__WHAT IS REQUIRED__
Copy out the lines of the records below, and only those lines, from the one with "22 | 0.23 |" through the one with "AND/OR/NAND/NOR: 2 / 0.25", exactly as they appear.

[Stored items from a collection]
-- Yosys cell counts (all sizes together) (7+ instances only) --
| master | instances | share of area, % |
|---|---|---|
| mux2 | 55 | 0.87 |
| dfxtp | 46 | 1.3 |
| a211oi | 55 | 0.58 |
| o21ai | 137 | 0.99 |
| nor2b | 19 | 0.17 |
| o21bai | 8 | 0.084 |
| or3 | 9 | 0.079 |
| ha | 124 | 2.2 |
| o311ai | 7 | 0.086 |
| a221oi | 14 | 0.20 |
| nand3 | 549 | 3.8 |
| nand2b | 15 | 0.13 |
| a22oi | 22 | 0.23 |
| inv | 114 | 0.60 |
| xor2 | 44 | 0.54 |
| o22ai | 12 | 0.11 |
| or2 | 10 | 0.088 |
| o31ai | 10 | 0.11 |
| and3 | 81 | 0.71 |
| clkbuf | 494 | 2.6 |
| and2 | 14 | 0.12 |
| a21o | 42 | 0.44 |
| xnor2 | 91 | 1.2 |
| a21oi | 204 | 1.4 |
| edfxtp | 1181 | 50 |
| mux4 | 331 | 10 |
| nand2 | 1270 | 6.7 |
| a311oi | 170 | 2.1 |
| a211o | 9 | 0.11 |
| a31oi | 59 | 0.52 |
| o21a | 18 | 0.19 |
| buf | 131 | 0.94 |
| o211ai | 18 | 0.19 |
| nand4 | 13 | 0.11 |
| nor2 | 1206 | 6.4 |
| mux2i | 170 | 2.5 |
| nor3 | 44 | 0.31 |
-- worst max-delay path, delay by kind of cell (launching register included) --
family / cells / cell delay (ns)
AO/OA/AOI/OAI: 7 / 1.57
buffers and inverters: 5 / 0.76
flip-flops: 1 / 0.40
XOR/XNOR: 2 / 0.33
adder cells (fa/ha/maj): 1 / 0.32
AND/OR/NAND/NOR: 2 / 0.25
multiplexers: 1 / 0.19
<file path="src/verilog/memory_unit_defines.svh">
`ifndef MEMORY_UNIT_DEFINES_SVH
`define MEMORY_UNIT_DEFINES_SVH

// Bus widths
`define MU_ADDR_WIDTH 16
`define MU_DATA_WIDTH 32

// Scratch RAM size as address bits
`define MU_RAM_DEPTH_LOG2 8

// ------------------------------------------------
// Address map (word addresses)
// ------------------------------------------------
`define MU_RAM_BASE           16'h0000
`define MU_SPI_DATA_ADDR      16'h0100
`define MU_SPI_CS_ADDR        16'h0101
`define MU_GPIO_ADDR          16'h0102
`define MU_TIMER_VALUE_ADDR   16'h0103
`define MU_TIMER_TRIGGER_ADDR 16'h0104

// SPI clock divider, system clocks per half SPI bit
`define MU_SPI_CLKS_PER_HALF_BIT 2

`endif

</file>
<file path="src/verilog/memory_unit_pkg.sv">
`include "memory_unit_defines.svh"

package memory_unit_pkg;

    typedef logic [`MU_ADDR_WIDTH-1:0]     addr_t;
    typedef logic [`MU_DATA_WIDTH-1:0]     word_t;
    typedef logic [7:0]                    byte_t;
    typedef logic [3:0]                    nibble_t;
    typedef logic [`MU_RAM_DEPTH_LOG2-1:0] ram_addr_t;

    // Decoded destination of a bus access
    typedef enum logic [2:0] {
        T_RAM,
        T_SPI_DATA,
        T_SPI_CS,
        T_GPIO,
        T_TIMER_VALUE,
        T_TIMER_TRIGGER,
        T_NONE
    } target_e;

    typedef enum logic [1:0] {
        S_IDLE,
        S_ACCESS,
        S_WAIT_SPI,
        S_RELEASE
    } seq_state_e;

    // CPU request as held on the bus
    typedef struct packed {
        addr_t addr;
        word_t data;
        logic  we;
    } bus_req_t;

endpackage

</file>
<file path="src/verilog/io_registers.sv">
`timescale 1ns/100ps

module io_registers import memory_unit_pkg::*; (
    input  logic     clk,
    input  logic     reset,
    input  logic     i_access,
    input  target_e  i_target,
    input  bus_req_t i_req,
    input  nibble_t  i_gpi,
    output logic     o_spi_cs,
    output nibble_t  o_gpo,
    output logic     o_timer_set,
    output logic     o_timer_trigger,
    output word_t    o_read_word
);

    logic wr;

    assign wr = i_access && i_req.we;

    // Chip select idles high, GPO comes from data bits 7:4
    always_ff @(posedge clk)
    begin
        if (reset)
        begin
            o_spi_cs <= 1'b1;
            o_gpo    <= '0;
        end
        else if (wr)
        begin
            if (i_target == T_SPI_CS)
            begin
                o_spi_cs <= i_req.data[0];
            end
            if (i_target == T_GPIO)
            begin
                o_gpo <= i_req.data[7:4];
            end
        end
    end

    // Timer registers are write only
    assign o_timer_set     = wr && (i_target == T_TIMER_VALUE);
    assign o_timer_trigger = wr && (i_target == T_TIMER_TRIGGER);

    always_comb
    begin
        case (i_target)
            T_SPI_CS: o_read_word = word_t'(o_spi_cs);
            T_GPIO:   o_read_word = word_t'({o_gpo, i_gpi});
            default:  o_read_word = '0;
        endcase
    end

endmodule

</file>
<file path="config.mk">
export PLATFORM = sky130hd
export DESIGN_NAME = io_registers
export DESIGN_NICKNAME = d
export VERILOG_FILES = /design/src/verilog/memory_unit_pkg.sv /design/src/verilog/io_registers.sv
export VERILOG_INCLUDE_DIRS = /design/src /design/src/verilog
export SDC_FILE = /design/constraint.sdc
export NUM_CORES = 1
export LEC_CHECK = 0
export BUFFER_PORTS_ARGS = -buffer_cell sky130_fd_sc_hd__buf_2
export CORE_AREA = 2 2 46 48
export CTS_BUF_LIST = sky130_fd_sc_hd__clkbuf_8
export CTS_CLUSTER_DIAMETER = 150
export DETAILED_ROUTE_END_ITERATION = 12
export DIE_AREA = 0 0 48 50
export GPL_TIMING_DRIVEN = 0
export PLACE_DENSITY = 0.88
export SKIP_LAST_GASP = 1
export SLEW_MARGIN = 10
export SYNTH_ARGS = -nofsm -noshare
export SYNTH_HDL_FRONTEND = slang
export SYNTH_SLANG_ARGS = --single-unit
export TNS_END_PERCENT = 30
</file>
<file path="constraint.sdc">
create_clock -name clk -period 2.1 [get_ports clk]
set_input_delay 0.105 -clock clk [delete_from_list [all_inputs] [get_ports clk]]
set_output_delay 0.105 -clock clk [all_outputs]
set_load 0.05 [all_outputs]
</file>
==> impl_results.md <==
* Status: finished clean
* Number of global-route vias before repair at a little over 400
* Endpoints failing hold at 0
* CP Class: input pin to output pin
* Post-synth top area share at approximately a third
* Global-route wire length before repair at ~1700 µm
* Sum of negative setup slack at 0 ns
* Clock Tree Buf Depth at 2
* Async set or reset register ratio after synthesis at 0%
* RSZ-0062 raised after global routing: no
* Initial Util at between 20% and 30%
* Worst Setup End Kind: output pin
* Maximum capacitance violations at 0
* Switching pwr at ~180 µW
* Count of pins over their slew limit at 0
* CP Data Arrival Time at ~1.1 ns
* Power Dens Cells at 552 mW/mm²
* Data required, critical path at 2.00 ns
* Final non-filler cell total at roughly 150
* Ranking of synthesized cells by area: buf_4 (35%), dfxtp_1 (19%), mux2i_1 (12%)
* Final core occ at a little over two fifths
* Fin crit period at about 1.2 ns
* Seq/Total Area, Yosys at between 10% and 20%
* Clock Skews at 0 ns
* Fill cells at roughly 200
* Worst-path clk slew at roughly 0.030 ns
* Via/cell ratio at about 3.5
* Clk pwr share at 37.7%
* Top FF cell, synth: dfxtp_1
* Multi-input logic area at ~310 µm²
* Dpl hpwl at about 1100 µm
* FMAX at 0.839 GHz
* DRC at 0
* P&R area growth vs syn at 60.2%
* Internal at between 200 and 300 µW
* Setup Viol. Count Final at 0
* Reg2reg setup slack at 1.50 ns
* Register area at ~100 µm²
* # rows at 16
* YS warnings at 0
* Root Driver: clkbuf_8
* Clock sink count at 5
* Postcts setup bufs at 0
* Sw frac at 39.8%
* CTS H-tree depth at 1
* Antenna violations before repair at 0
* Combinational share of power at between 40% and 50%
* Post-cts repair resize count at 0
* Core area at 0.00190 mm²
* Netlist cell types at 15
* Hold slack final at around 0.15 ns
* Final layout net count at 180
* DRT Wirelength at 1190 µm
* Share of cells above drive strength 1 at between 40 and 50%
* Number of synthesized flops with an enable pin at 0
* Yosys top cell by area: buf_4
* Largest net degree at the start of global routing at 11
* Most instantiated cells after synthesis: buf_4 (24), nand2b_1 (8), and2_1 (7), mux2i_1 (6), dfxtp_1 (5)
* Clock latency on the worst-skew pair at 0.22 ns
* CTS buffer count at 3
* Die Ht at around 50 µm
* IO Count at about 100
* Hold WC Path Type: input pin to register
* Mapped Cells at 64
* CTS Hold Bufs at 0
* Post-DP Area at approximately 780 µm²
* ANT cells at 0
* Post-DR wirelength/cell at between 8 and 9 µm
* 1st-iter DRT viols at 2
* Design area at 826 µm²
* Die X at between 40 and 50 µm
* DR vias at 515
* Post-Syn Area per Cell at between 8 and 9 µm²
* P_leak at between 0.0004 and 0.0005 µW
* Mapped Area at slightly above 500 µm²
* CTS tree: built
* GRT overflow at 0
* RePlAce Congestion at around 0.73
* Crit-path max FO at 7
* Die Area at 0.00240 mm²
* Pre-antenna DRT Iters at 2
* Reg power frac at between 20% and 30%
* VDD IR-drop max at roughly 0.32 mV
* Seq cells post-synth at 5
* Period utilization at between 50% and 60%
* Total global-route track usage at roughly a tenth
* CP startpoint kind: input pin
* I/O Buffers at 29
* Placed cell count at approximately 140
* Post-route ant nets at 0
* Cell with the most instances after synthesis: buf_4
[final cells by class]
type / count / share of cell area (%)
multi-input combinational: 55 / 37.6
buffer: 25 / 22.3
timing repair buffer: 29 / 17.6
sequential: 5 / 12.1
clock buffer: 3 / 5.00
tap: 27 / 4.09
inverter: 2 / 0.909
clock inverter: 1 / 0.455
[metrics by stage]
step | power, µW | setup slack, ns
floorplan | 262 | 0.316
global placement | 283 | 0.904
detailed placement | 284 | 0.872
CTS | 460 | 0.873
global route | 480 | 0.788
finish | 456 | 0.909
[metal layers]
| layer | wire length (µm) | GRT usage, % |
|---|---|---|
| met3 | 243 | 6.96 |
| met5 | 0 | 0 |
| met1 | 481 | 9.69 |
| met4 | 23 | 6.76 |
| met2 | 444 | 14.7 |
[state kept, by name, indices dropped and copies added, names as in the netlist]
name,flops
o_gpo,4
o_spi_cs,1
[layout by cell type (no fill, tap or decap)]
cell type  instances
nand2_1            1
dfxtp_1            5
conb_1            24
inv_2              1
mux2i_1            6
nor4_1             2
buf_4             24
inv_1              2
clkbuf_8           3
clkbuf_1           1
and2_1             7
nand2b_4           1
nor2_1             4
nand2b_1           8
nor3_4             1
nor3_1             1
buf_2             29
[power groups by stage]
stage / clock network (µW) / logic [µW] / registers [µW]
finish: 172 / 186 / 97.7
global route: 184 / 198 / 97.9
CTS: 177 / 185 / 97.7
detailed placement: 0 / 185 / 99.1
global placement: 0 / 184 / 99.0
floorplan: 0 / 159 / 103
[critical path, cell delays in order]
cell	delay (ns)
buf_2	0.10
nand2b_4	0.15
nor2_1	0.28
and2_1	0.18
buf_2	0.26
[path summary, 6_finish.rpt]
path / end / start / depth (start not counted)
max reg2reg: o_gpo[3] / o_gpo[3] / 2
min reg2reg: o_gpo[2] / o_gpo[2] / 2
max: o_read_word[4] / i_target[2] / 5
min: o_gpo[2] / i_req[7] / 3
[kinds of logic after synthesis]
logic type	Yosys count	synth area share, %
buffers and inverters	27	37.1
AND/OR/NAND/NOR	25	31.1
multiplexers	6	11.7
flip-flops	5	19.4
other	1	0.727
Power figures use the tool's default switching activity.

__SOLVED PROBLEM__
| a22oi | 22 | 0.23 |
| inv | 114 | 0.60 |
| xor2 | 44 | 0.54 |
| o22ai | 12 | 0.11 |
| or2 | 10 | 0.088 |
| o31ai | 10 | 0.11 |
| and3 | 81 | 0.71 |
| clkbuf | 494 | 2.6 |
| and2 | 14 | 0.12 |
| a21o | 42 | 0.44 |
| xnor2 | 91 | 1.2 |
| a21oi | 204 | 1.4 |
| edfxtp | 1181 | 50 |
| mux4 | 331 | 10 |
| nand2 | 1270 | 6.7 |
| a311oi | 170 | 2.1 |
| a211o | 9 | 0.11 |
| a31oi | 59 | 0.52 |
| o21a | 18 | 0.19 |
| buf | 131 | 0.94 |
| o211ai | 18 | 0.19 |
| nand4 | 13 | 0.11 |
| nor2 | 1206 | 6.4 |
| mux2i | 170 | 2.5 |
| nor3 | 44 | 0.31 |
-- worst max-delay path, delay by kind of cell (launching register included) --
family / cells / cell delay (ns)
AO/OA/AOI/OAI: 7 / 1.57
buffers and inverters: 5 / 0.76
flip-flops: 1 / 0.40
XOR/XNOR: 2 / 0.33
adder cells (fa/ha/maj): 1 / 0.32
AND/OR/NAND/NOR: 2 / 0.25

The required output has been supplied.